> TASK REQUIREMENTS
Look through the material below. Return exactly the lines from the one with "4_1_cts | 5_1_grt |" through the one with "469 | 142 |", both included.

> LISTED RECORDS

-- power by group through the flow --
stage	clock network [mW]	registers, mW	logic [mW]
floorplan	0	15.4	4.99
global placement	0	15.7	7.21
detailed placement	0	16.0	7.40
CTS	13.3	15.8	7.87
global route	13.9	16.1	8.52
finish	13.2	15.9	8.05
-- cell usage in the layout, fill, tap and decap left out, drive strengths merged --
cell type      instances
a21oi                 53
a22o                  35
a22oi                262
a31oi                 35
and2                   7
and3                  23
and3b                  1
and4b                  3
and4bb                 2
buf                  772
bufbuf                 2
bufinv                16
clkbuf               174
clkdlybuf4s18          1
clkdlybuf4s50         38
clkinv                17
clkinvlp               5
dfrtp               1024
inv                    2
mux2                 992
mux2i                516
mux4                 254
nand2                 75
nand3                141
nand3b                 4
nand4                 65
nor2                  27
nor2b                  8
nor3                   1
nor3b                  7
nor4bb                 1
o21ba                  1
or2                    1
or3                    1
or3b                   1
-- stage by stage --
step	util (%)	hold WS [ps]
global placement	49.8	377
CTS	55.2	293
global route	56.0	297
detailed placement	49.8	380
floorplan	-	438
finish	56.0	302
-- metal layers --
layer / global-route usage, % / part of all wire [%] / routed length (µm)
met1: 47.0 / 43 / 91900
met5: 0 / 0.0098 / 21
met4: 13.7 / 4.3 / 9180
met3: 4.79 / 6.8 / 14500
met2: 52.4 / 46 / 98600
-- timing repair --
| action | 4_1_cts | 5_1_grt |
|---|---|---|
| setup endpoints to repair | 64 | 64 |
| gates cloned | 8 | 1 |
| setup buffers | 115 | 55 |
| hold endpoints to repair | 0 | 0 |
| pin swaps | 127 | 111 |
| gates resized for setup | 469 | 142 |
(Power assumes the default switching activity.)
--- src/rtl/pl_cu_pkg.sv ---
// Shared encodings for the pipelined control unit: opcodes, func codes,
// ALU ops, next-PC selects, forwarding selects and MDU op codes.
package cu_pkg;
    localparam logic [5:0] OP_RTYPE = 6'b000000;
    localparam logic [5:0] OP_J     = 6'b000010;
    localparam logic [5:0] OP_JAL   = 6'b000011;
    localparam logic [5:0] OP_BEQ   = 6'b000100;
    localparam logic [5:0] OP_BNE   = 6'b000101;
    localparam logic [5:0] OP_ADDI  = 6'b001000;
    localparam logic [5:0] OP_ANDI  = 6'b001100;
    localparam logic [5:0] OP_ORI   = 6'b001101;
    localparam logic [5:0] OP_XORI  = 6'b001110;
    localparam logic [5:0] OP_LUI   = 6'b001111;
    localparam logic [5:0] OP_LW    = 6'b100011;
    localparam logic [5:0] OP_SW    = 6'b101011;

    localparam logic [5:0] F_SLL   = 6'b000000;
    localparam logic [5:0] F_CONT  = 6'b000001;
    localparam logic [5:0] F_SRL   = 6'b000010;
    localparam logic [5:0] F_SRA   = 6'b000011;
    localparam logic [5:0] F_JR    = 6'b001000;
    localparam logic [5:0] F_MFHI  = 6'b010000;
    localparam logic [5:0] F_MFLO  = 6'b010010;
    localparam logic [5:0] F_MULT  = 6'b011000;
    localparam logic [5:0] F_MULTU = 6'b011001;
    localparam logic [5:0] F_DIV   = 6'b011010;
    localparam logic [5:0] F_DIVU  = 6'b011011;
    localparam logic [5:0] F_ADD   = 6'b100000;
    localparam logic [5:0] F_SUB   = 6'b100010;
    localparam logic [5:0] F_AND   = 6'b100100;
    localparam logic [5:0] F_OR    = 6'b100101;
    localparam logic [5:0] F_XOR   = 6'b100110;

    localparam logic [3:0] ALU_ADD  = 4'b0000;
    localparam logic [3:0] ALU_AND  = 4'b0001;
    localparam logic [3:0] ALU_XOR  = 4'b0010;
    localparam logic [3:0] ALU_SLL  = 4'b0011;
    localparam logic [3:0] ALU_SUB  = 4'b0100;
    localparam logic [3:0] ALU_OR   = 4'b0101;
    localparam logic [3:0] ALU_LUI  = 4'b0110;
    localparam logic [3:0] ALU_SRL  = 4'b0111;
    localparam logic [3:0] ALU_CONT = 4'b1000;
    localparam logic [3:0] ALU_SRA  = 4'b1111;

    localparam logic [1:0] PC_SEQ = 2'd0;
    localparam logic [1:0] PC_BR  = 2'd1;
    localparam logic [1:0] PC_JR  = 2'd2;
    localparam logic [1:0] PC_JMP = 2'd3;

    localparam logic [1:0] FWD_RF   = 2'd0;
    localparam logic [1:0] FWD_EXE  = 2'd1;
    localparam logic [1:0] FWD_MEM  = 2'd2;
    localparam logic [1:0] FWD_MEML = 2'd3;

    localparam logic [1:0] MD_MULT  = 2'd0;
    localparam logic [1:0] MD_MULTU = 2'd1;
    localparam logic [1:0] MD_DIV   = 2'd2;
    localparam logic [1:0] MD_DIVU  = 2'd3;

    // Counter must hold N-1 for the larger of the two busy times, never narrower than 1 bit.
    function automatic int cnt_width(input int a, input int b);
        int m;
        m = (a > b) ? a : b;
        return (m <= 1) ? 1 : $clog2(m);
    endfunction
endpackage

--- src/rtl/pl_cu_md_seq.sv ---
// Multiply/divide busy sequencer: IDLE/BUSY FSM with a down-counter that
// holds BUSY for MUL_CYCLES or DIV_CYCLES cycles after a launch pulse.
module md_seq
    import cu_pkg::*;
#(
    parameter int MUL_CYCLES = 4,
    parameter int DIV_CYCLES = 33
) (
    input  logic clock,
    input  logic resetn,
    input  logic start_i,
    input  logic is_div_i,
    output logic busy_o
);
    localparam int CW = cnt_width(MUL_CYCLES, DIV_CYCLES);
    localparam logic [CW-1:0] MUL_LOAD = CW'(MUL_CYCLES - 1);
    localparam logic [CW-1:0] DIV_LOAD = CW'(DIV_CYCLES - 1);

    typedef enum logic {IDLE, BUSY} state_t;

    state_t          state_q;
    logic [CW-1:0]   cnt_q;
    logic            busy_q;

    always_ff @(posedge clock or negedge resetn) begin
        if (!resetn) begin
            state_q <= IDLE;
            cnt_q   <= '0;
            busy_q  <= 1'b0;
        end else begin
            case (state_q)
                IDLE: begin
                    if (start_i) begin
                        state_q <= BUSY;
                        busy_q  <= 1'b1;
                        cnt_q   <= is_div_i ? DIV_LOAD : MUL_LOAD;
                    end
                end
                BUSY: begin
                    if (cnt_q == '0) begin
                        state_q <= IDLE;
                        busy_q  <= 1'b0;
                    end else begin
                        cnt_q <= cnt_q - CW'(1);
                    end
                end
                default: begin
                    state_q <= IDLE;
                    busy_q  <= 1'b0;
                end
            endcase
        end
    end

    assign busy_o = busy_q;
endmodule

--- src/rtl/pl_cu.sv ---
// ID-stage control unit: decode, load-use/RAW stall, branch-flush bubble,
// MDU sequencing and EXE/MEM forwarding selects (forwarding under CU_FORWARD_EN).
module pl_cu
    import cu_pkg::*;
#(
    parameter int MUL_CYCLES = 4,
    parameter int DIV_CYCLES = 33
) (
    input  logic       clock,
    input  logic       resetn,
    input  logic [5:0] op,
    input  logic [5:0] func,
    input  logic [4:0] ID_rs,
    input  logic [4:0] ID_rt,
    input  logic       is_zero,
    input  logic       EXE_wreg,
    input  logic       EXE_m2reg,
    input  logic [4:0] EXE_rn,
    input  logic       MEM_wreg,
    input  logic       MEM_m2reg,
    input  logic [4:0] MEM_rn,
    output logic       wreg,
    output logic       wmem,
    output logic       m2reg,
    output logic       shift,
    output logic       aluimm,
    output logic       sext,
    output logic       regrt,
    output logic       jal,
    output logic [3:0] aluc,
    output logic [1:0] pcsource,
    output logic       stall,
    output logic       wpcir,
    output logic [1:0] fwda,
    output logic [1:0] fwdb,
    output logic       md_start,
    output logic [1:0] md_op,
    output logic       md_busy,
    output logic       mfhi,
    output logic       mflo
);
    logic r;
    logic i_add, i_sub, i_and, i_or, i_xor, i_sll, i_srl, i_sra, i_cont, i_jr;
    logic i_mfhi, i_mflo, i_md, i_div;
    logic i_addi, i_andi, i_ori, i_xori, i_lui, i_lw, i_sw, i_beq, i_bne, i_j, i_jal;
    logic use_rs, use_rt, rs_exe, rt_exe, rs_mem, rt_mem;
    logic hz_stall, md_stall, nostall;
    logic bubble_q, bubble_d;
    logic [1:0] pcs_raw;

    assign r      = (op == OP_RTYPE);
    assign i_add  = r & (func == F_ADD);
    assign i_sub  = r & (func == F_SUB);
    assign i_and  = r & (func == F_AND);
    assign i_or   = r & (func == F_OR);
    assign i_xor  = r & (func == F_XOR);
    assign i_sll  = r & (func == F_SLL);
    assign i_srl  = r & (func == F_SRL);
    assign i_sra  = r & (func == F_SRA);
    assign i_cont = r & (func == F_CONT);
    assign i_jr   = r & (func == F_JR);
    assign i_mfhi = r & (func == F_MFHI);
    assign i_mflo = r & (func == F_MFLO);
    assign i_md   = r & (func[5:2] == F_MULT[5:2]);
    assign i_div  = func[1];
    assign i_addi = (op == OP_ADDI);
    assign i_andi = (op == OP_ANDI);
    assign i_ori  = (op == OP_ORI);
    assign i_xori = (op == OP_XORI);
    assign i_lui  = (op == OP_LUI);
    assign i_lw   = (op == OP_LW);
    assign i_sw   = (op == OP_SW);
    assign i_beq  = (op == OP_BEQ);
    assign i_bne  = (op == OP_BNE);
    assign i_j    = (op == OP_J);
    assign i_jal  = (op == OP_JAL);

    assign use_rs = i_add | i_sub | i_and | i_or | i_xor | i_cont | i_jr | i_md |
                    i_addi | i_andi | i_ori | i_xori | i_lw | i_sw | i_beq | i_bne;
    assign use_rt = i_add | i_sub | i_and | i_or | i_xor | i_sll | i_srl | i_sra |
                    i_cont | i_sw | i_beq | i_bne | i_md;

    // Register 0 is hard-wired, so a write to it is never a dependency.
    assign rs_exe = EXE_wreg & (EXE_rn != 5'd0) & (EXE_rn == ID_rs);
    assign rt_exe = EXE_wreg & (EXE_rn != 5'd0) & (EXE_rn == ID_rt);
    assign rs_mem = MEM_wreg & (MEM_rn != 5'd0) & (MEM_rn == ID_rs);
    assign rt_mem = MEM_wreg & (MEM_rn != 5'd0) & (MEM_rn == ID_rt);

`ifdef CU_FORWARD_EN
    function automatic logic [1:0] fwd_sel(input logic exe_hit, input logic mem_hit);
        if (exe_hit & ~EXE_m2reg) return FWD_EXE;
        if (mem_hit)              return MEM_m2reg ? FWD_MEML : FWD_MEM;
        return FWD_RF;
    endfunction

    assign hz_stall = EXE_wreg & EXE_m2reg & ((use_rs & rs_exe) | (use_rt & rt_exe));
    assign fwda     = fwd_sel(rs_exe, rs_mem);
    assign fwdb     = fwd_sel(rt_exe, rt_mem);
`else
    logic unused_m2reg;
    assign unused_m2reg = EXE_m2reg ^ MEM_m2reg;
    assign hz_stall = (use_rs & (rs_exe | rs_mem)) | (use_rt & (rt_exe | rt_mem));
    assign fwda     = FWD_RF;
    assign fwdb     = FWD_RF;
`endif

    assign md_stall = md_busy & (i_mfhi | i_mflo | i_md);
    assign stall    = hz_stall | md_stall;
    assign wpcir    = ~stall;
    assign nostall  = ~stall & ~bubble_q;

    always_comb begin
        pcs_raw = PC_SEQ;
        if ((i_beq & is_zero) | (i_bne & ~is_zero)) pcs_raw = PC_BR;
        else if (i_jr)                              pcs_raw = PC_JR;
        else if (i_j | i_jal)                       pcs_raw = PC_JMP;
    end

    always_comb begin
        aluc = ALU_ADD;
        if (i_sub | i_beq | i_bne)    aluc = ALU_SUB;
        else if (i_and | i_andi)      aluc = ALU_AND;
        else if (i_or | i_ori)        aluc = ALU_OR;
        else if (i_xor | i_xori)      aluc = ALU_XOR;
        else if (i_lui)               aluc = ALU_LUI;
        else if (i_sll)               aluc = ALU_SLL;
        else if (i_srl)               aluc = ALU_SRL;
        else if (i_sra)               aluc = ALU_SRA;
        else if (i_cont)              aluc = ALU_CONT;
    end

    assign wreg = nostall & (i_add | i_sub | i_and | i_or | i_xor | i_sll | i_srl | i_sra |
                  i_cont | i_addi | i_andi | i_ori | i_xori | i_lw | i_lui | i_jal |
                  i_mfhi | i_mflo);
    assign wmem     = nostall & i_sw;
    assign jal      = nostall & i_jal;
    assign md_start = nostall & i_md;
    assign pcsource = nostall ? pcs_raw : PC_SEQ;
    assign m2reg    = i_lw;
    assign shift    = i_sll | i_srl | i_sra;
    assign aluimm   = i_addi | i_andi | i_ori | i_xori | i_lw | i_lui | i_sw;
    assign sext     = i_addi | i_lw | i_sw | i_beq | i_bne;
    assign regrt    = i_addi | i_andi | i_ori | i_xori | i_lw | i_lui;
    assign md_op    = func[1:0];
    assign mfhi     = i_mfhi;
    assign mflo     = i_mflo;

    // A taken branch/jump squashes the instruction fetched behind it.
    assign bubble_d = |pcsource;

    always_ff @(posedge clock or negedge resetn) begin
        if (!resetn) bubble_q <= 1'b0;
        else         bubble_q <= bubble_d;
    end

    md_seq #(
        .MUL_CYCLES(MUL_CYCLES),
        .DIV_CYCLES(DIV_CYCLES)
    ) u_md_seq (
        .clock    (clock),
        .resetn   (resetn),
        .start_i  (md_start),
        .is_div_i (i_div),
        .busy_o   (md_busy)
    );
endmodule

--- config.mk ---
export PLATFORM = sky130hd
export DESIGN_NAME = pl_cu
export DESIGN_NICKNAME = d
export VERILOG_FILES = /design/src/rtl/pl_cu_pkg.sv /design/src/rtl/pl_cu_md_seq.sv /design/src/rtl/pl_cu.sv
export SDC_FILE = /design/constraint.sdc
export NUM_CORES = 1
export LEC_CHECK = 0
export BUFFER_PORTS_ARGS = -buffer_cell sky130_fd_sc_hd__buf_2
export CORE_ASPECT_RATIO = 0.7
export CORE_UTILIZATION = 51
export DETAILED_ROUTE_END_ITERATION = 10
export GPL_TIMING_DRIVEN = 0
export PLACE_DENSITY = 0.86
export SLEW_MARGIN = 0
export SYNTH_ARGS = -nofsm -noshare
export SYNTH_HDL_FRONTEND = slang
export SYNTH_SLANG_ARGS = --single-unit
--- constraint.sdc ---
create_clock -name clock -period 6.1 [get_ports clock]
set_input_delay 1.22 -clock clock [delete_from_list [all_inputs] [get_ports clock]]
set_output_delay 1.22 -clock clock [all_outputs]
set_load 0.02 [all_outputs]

> OUTPUT
| action | 4_1_cts | 5_1_grt |
|---|---|---|
| setup endpoints to repair | 64 | 64 |
| gates cloned | 8 | 1 |
| setup buffers | 115 | 55 |
| hold endpoints to repair | 0 | 0 |
| pin swaps | 127 | 111 |
| gates resized for setup | 469 | 142 |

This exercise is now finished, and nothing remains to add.